Pick every line with "inverted" from the material below.

····················

<file path="src/vhp_pkg.sv">
// Purpose: shared constants for the video host and plane bus block
// Assumes: 10 MHz core clock, four 8-bit plane buses
// Notes:   register offsets, field positions, reset values and timing
package vhp_pkg;

  // clock and phase timing
  localparam int CLK_PERIOD_NS = 100;
  localparam int GATE_NS       = 200;  // least time the address gate stays low
  localparam int ROW_NS        = 200;  // least row strobe low time
  localparam int COL_NS        = 200;  // least column strobe low time
  localparam int GATE_CYC      = (GATE_NS + CLK_PERIOD_NS - 1) / CLK_PERIOD_NS;
  localparam int ROW_CYC       = (ROW_NS + CLK_PERIOD_NS - 1) / CLK_PERIOD_NS;
  localparam int COL_CYC       = (COL_NS + CLK_PERIOD_NS - 1) / CLK_PERIOD_NS;
  localparam int CNT_W         = 4;

  // widths
  localparam int PLANES   = 4;
  localparam int PLANE_W  = 8;
  localparam int BUS_W    = PLANES * PLANE_W;
  localparam int ADDR_W   = 8;
  localparam int DATA_W   = 8;
  localparam int HADDR_W  = 15;

  // register offsets
  localparam logic [7:0] REG_STATUS0    = 8'h02;
  localparam logic [7:0] REG_MODE       = 8'h03;
  localparam logic [7:0] REG_WRITE_MASK = 8'h04;
  localparam logic [7:0] REG_READ_PLANE = 8'h05;
  localparam logic [7:0] REG_FEATURE    = 8'h0a;
  localparam logic [7:0] REG_VCTRL      = 8'h11;

  // field positions
  localparam int FEAT_B0         = 0;
  localparam int FEAT_B1         = 1;
  localparam int VCTRL_CLR_B     = 4;  // written as zero clears the pending flag
  localparam int VCTRL_FLOAT_B   = 5;  // request line released when set
  localparam int STAT_IRQ_B      = 7;
  localparam int STAT_PEN_B      = 0;
  localparam int MODE_GRAPHICS_MODE_FLAG_B    = 0;

  // plane bus positions used in the address gate phase
  localparam int GATE_A10_POS    = 3 * PLANE_W + 4;  // plane 3 bits 4..7
  localparam int GATE_A6_POS     = 3 * PLANE_W;      // plane 3 bits 0..3
  localparam int GATE_A14_POS    = 2 * PLANE_W;      // plane 2 bit 0
  localparam int GATE_PEN_POS    = 2 * PLANE_W + 1;  // plane 2 bit 1

  // reset values
  localparam logic [7:0] RST_FEATURE = 8'h00;
  localparam logic [7:0] RST_VCTRL   = 8'h00;
  localparam logic [7:0] RST_MODE    = 8'h00;
  localparam logic [3:0] RST_WMASK   = 4'hf;
  localparam logic [1:0] RST_RPLANE  = 2'h0;

  // memory cycle states
  typedef enum logic [2:0] {
    VHP_IDLE = 3'b000,
    VHP_GATE = 3'b001,
    VHP_ROW  = 3'b010,
    VHP_COL  = 3'b011,
    VHP_DONE = 3'b100
  } vhp_state_t;

endpackage : vhp_pkg

</file>
<file path="src/vhp_sync.sv">
// Purpose: three-stage synchroniser for pin inputs
// Assumes: inputs are asynchronous levels
// Notes:   output follows once the second and third stages agree
`timescale 1ns/1ps
module vhp_sync #(
  parameter int W = 1
) (
  input  wire logic         i_clk,   // core clock
  input  wire logic         i_rstn,  // async reset, active low
  input  wire logic [W-1:0] i_d,     // raw pin levels
  output logic      [W-1:0] o_q      // filtered levels
);
  logic [W-1:0] s1;
  logic [W-1:0] s2;
  logic [W-1:0] s3;
  logic [W-1:0] q;
  logic [W-1:0] next_q;

  // accept a level only when stages two and three agree
  always_comb begin
    next_q = q;
    for (int b = 0; b < W; b++) begin
      if (s2[b] == s3[b]) begin
        next_q[b] = s3[b];
      end
    end
  end

  // stage flops
  always_ff @(posedge i_clk or negedge i_rstn) begin
    if (!i_rstn) begin
      s1 <= '0;
      s2 <= '0;
      s3 <= '0;
      q  <= '0;
    end else begin
      s1 <= i_d;
      s2 <= s1;
      s3 <= s2;
      q  <= next_q;
    end
  end

  assign o_q = q;
endmodule : vhp_sync

</file>
<file path="src/vhp_top.sv">
// Purpose: host port and video plane bus control of a graphics controller
// Assumes: host selects, read level and event line are pins; registers via plain port
// Notes:   one memory cycle per select; ready held low until the cycle is done
// Functional notes
// - address gate phase puts CPU address 10..14 on plane 3 high and plane 2 bit 0
// - address gate phase puts light pen level on plane 2 bit 1
// - otherwise each plane bus is eight bidirectional data/address lines
// - feature outputs drive inverted feature register bits 0 and 1
// - interrupt request output is high while an interrupt is pending
// - interrupt output floats when control register 11h bit 5 is set
// - pending interrupt reads back as status 0 bit 7
// - ready low until the memory access completes; host stretches its cycle
// - ready floats whenever video memory is not selected
// - one shared active-low output enable for reading all planes
// - address gate strobe low routes system address and light pen to plane pins
// - active-low column strobe to the planes in memory cycles
// - active-low row strobe to the planes in memory cycles
// - buffer select high while memory or port space is selected
// - graphics mode output high in graphics, low in alphanumeric mode
// - four active-low plane write strobes, only masked-in planes written
// - host pulls memory select low to request a memory access
// - host pulls port select low for any port access
// - row, column strobe and output enable shared; write strobe per plane
//
// Our own choices: strobed register access and the placing of the registers.
`timescale 1ns/1ps
module vhp_top (
  input  wire logic        I_CLK,                 // 10 MHz core clock
  input  wire logic        I_RSTN,                // async reset, active low
  // register port
  input  wire logic [7:0]  I_REG_ADDR,            // register offset
  input  wire logic [7:0]  I_REG_WDATA,           // write data
  input  wire logic        I_REG_WR,              // write strobe
  input  wire logic        I_REG_RD,              // read strobe
  output logic      [7:0]  O_REG_RDATA,           // read data, cycle after strobe
  // host side pins
  input  wire logic        I_VIDEO_MEM_SELECT_N,  // memory access request, low
  input  wire logic        I_PORT_SELECT_N,       // port access, low
  input  wire logic        I_HOST_READ,           // read direction, high
  input  wire logic [7:0]  I_HOST_WDATA,          // host write byte
  input  wire logic [5:0]  I_HOST_ADDR_LO,        // host address bits 0..5
  input  wire logic        I_IRQ_EVENT,           // interrupt source level
  output logic      [7:0]  O_HOST_RDATA,          // byte read from the planes
  output logic             O_IRQ,                 // interrupt request level
  output logic             O_IRQ_OE,              // request line driven
  output logic             O_READY,               // access done
  output logic             O_READY_OE,            // ready line driven
  output logic             O_BUFFER_SELECT,       // external data buffer enable
  // feature and mode outputs
  output logic             O_FEATURE_OUT_0_N,     // feature bit 0, inverted
  output logic             O_FEATURE_OUT_1_N,     // feature bit 1, inverted
  output logic             O_GRAPHICS_MODE_FLAG,  // graphics mode active
  // plane side pins
  input  wire logic [31:0] I_PLANE_BUS,           // plane 3..0 bus levels in
  output logic      [31:0] O_PLANE_BUS,           // plane bus drive values
  output logic      [31:0] O_PLANE_BUS_OE,        // plane bus drive enables
  output logic             O_SYS_ADDR_GATE_N,     // address gate strobe, low
  output logic             O_ROW_STROBE_N,        // row strobe, low
  output logic             O_COLUMN_STROBE_N,     // column strobe, low
  output logic             O_PLANE_OUTPUT_ENABLE_N, // shared read enable, low
  output logic      [3:0]  O_PLANE_WRITE_N        // per-plane write strobes, low
);

  localparam int PW = vhp_pkg::PLANE_W;

  // synchronised pin levels
  logic [3:0] raw_pins;
  logic [3:0] sync_pins;
  logic       mem_sel;
  logic       port_sel;
  logic       host_read;
  logic       irq_level;
  logic       irq_level_d;

  assign raw_pins = {I_IRQ_EVENT, I_HOST_READ, ~I_PORT_SELECT_N, ~I_VIDEO_MEM_SELECT_N};

  vhp_sync #(
    .W (4)
  ) u_sync (
    .i_clk  (I_CLK),
    .i_rstn (I_RSTN),
    .i_d    (raw_pins),
    .o_q    (sync_pins)
  );

  assign mem_sel   = sync_pins[0];
  assign port_sel  = sync_pins[1];
  assign host_read = sync_pins[2];
  assign irq_level = sync_pins[3];

  // software registers
  logic [7:0] feature;
  logic [7:0] vctrl;
  logic [7:0] mode;
  logic [3:0] wmask;
  logic [1:0] rplane;
  logic       irq_pend;
  logic       pen_latch;
  logic [7:0] rdata;
  logic [7:0] next_feature;
  logic [7:0] next_vctrl;
  logic [7:0] next_mode;
  logic [3:0] next_wmask;
  logic [1:0] next_rplane;
  logic       next_irq_pend;
  logic       next_pen_latch;
  logic [7:0] next_rdata;
  logic       irq_rise;
  logic       pen_cap;
  logic       pen_val;

  assign irq_rise = irq_level & ~irq_level_d;

  // register writes, reads and the pending flag
  always_comb begin
    next_feature   = feature;
    next_vctrl     = vctrl;
    next_mode      = mode;
    next_wmask     = wmask;
    next_rplane    = rplane;
    next_irq_pend  = irq_pend;
    next_pen_latch = pen_cap ? pen_val : pen_latch;
    next_rdata     = 8'h00;
    if (I_REG_WR) begin
      case (I_REG_ADDR)
        vhp_pkg::REG_FEATURE:    next_feature = I_REG_WDATA;
        vhp_pkg::REG_MODE:       next_mode    = I_REG_WDATA;
        vhp_pkg::REG_WRITE_MASK: next_wmask   = I_REG_WDATA[3:0];
        vhp_pkg::REG_READ_PLANE: next_rplane  = I_REG_WDATA[1:0];
        vhp_pkg::REG_VCTRL: begin
          next_vctrl = I_REG_WDATA;
          if (!I_REG_WDATA[vhp_pkg::VCTRL_CLR_B]) begin
            next_irq_pend = 1'b0;
          end
        end
        default: ;
      endcase
    end
    // a new event wins over a clear in the same cycle
    if (irq_rise) begin
      next_irq_pend = 1'b1;
    end
    if (I_REG_RD) begin
      case (I_REG_ADDR)
        vhp_pkg::REG_STATUS0: begin
          next_rdata[vhp_pkg::STAT_IRQ_B] = irq_pend;
          next_rdata[vhp_pkg::STAT_PEN_B] = pen_latch;
        end
        vhp_pkg::REG_MODE:       next_rdata = mode;
        vhp_pkg::REG_WRITE_MASK: next_rdata = {4'h0, wmask};
        vhp_pkg::REG_READ_PLANE: next_rdata = {6'h00, rplane};
        vhp_pkg::REG_FEATURE:    next_rdata = feature;
        vhp_pkg::REG_VCTRL:      next_rdata = vctrl;
        default:                 next_rdata = 8'h00;
      endcase
    end
  end

  // register state
  always_ff @(posedge I_CLK or negedge I_RSTN) begin
    if (!I_RSTN) begin
      feature     <= vhp_pkg::RST_FEATURE;
      vctrl       <= vhp_pkg::RST_VCTRL;
      mode        <= vhp_pkg::RST_MODE;
      wmask       <= vhp_pkg::RST_WMASK;
      rplane      <= vhp_pkg::RST_RPLANE;
      irq_pend    <= 1'b0;
      pen_latch   <= 1'b0;
      rdata       <= 8'h00;
      irq_level_d <= 1'b0;
    end else begin
      feature     <= next_feature;
      vctrl       <= next_vctrl;
      mode        <= next_mode;
      wmask       <= next_wmask;
      rplane      <= next_rplane;
      irq_pend    <= next_irq_pend;
      pen_latch   <= next_pen_latch;
      rdata       <= next_rdata;
      irq_level_d <= irq_level;
    end
  end

  // memory cycle sequencer
  vhp_pkg::vhp_state_t                state;
  vhp_pkg::vhp_state_t                next_state;
  logic [vhp_pkg::CNT_W-1:0]          cnt;
  logic [vhp_pkg::CNT_W-1:0]          next_cnt;
  logic [8:0]                         gate_addr;   // CPU address 6..14
  logic [8:0]                         next_gate_addr;
  logic [7:0]                         host_rdata;
  logic [7:0]                         next_host_rdata;
  logic                               cyc_read;
  logic                               next_cyc_read;
  logic [7:0]                         read_byte;

  localparam logic [vhp_pkg::CNT_W-1:0] GATE_LAST =
    vhp_pkg::CNT_W'(vhp_pkg::GATE_CYC - 1);
  localparam logic [vhp_pkg::CNT_W-1:0] ROW_LAST  =
    vhp_pkg::CNT_W'(vhp_pkg::ROW_CYC - 1);
  localparam logic [vhp_pkg::CNT_W-1:0] COL_LAST  =
    vhp_pkg::CNT_W'(vhp_pkg::COL_CYC - 1);

  // plane byte selected for a host read
  always_comb begin
    case (rplane)
      2'h0:    read_byte = I_PLANE_BUS[0*PW +: PW];
      2'h1:    read_byte = I_PLANE_BUS[1*PW +: PW];
      2'h2:    read_byte = I_PLANE_BUS[2*PW +: PW];
      default: read_byte = I_PLANE_BUS[3*PW +: PW];
    endcase
  end

  // light pen level sampled from its shared pin at the end of the gate phase
  assign pen_val = I_PLANE_BUS[vhp_pkg::GATE_PEN_POS];
  assign pen_cap = (state == vhp_pkg::VHP_GATE) && (cnt == GATE_LAST);

  // next state: gate, row, column, then done until the select drops
  always_comb begin
    next_state      = state;
    next_cnt        = cnt;
    next_gate_addr  = gate_addr;
    next_host_rdata = host_rdata;
    next_cyc_read   = cyc_read;
    case (state)
      vhp_pkg::VHP_IDLE: begin
        if (mem_sel) begin
          next_state    = vhp_pkg::VHP_GATE;
          next_cnt      = '0;
          next_cyc_read = host_read;
        end
      end
      vhp_pkg::VHP_GATE: begin
        if (cnt == GATE_LAST) begin
          // external muxes present address 6..14 on released plane pins
          next_gate_addr[3:0] = I_PLANE_BUS[vhp_pkg::GATE_A6_POS +: 4];
          next_gate_addr[7:4] = I_PLANE_BUS[vhp_pkg::GATE_A10_POS +: 4];
          next_gate_addr[8]   = I_PLANE_BUS[vhp_pkg::GATE_A14_POS];
          next_state          = vhp_pkg::VHP_ROW;
          next_cnt            = '0;
        end else begin
          next_cnt = cnt + 1'b1;
        end
      end
      vhp_pkg::VHP_ROW: begin
        if (cnt == ROW_LAST) begin
          next_state = vhp_pkg::VHP_COL;
          next_cnt   = '0;
        end else begin
          next_cnt = cnt + 1'b1;
        end
      end
      vhp_pkg::VHP_COL: begin
        if (cnt == COL_LAST) begin
          if (cyc_read) begin
            next_host_rdata = read_byte;
          end
          next_state = vhp_pkg::VHP_DONE;
          next_cnt   = '0;
        end else begin
          next_cnt = cnt + 1'b1;
        end
      end
      vhp_pkg::VHP_DONE: begin
        if (!mem_sel) begin
          next_state = vhp_pkg::VHP_IDLE;
        end
      end
      default: begin
        next_state = vhp_pkg::VHP_IDLE;
        next_cnt   = '0;
      end
    endcase
  end

  // sequencer state
  always_ff @(posedge I_CLK or negedge I_RSTN) begin
    if (!I_RSTN) begin
      state      <= vhp_pkg::VHP_IDLE;
      cnt        <= '0;
      gate_addr  <= 9'h000;
      host_rdata <= 8'h00;
      cyc_read   <= 1'b0;
    end else begin
      state      <= next_state;
      cnt        <= next_cnt;
      gate_addr  <= next_gate_addr;
      host_rdata <= next_host_rdata;
      cyc_read   <= next_cyc_read;
    end
  end

  // plane bus drive: row address in row phase, write data in column phase
  logic in_gate;
  logic in_row;
  logic in_col;
  logic col_write;

  assign in_gate   = (state == vhp_pkg::VHP_GATE);
  assign in_row    = (state == vhp_pkg::VHP_ROW);
  assign in_col    = (state == vhp_pkg::VHP_COL);
  assign col_write = in_col && !cyc_read;

  genvar gp;
  generate
    for (gp = 0; gp < vhp_pkg::PLANES; gp++) begin : g_plane
      // each plane is its own bidirectional byte lane, released while gated
      assign O_PLANE_BUS[gp*PW +: PW]    = in_row ? {gate_addr[1:0], I_HOST_ADDR_LO}
                                                  : I_HOST_WDATA;
      assign O_PLANE_BUS_OE[gp*PW +: PW] = (!in_gate && (in_row ||
                                           (col_write && wmask[gp]))) ?
                                           8'hff : 8'h00;
      assign O_PLANE_WRITE_N[gp]         = ~(col_write && wmask[gp]);
    end
  endgenerate

  // shared strobes
  assign O_SYS_ADDR_GATE_N       = ~in_gate;
  assign O_ROW_STROBE_N          = ~(in_row || in_col);
  assign O_COLUMN_STROBE_N       = ~in_col;
  assign O_PLANE_OUTPUT_ENABLE_N = ~(in_col && cyc_read);

  // host side outputs
  assign O_READY         = (state == vhp_pkg::VHP_DONE);
  assign O_READY_OE      = mem_sel;
  assign O_BUFFER_SELECT = mem_sel || port_sel;
  assign O_IRQ           = irq_pend;
  assign O_IRQ_OE        = ~vctrl[vhp_pkg::VCTRL_FLOAT_B];
  assign O_HOST_RDATA    = host_rdata;
  assign O_REG_RDATA     = rdata;

  // feature and mode outputs
  assign O_FEATURE_OUT_0_N    = ~feature[vhp_pkg::FEAT_B0];
  assign O_FEATURE_OUT_1_N    = ~feature[vhp_pkg::FEAT_B1];
  assign O_GRAPHICS_MODE_FLAG = mode[vhp_pkg::MODE_GRAPHICS_MODE_FLAG_B];

endmodule : vhp_top

</file>
<file path="config.mk">
export PLATFORM = sky130hd
export DESIGN_NAME = vhp_top
export DESIGN_NICKNAME = d
export VERILOG_FILES = /design/src/vhp_pkg.sv /design/src/vhp_sync.sv /design/src/vhp_top.sv
export SDC_FILE = /design/constraint.sdc
export NUM_CORES = 1
export LEC_CHECK = 0
export BUFFER_PORTS_ARGS = -buffer_cell sky130_fd_sc_hd__buf_2
export CORE_MARGIN = 5
export CORE_UTILIZATION = 30
export CTS_CLUSTER_DIAMETER = 200
export DETAILED_ROUTE_END_ITERATION = 10
export GPL_TIMING_DRIVEN = 0
export PLACE_DENSITY = 0.62
export SLEW_MARGIN = 20
export SYNTH_ARGS = -nofsm -noshare
export SYNTH_HDL_FRONTEND = slang
export SYNTH_HIERARCHICAL = 1
export SYNTH_SLANG_ARGS = --single-unit
export TNS_END_PERCENT = 20
</file>
<file path="constraint.sdc">
create_clock -name I_CLK -period 2.8 [get_ports I_CLK]
set_clock_uncertainty 0.2 [all_clocks]
set_input_delay 0.42 -clock I_CLK [delete_from_list [all_inputs] [get_ports I_CLK]]
set_output_delay 0.42 -clock I_CLK [all_outputs]
set_load 0.05 [all_outputs]
</file>
==> Yosys cells after proc, flatten, opt, wreduce, memory -nomap -nowiden <==
Index checks and enable logic that the tools add are counted.
{ "totals": {"reg_bits": 75, "inputBits": 70} }
{ "classes": {"muxes": 23, "add_sub_neg": 1, "n_bitwise": 16, "reduce_logical": 35, "eq_ne": 23} }
{ "ops": {"columns": ["op", "n"], "rows": [
  ["two-way mux 8 bit", 6],
  ["one-hot mux 6 bit (5 select lines)", 1],
  ["one-hot mux 8 bit (3 select lines)", 1],
  ["equality test 8 x 2 -> 1 bit (second input constant)", 2],
  ["equality test 8 x 3 -> 1 bit (second input constant)", 2],
  ["AND reduction 2 bit", 8],
  ["two-way mux 3 bit", 5],
  ["inverter 1 bit", 15],
  ["one-hot mux 3 bit (5 select lines)", 1],
  ["one-hot mux 4 bit (3 select lines)", 1],
  ["logical AND 1 bit", 11],
  ["!= test 2 x 1 -> 1 bit (second input constant)", 5],
  ["equality test 8 x 4 -> 1 bit (second input constant)", 1],
  ["equality test 8 x 5 -> 1 bit (second input constant)", 1],
  ["two-way mux 4 bit", 2],
  ["equality test 3 x 2 -> 1 bit (second input constant)", 2],
  ["logical OR 1 bit", 6],
  ["one-hot mux 1 bit (6 select lines)", 1],
  ["AND reduction 3 bit", 2],
  ["AND reduction 5 bit", 1],
  ["adder 4 x 1 -> 4 bit (second input constant)", 1],
  ["equality test 1 bit", 4],
  ["equality test 4 x 1 -> 1 bit (second input constant)", 1],
  ["two-way mux 1 bit", 4],
  ["12 further kinds", 14]
]} }

==> Longest topological paths before layout <==
{ "depth": {"depth_word": 6, "mapped_depth": 8, "depth_no_buf": 6} }

==> Modules after synthesis <==
The synthesis kept the hierarchy.
{ "modules_own_cells": {"columns": ["module", "instances", "cells_per_inst", "area_each_um2"], "rows": [
  ["vhp_top", 1, 312, 3395.8],
  ["vhp_sync", 1, 20, 445.4]
]} }

==> Worst setup path before layout <==
OpenSTA, ideal clock, no wires.
{ "synth_timing": {"path_type": "register to output", "startpoint": "reg state[2]", "endpoint": "out O_PLANE_BUS_OE[10]", "t_required_ns": 2.180, "path_buffers": 2, "arrival_time_ns": 2.975, "stages_incl_launch_ff": 9, "setup_slack_ns": -0.795, "path_cell_list": "dfrtp_1 clkbuf_1 nand2b_1 nor2_1 inv_1 nor2_1 nand2_1 nand2_1 buf_4"} }
{ "synth_via": {"elab_chain_cells": 6} }
{ "synth_lines": {"columns": ["element", "line_no", "rtl"], "rows": [
  ["start: declaration", "vhp_top.sv:185", "vhp_pkg::vhp_state_t state;"],
  ["start signal: assignment", "vhp_top.sv:279", "state <= vhp_pkg::VHP_IDLE;"],
  ["start signal: assignment", "vhp_top.sv:285", "state <= next_state;"],
  ["equality test 3 x 2 -> 1 bit", "vhp_top.sv:301", "assign in_col = (state == vhp_pkg::VHP_COL);"],
  ["logical AND 1 bit", "vhp_top.sv:302", "assign col_write = in_col && !cyc_read;"],
  ["logical AND 1 bit", "vhp_top.sv:311", "(col_write && wmask[gp]))) ?"],
  ["logical OR 1 bit", "vhp_top.sv:310", "assign O_PLANE_BUS_OE[gp*PW +: PW] = (!in_gate && (in_row ||"],
  ["logical AND 1 bit *", "vhp_top.sv:310", null],
  ["two-way mux 8 bit *", "vhp_top.sv:311", null],
  ["end: declaration", "vhp_top.sv:56", "output logic [31:0] O_PLANE_BUS_OE,"]
]} }
Mark *: on every way between the ends. The rest lies on a longest branch, timed or not.

==> Final worst setup path <==
{ "layout_timing": {"startpoint": "reg state[2]", "endpoint": "out O_PLANE_BUS_OE[18]"} }
Same word-level chain as after synthesis.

····················

- Task response -
// - feature outputs drive inverted feature register bits 0 and 1
  output logic             O_FEATURE_OUT_0_N,     // feature bit 0, inverted
  output logic             O_FEATURE_OUT_1_N,     // feature bit 1, inverted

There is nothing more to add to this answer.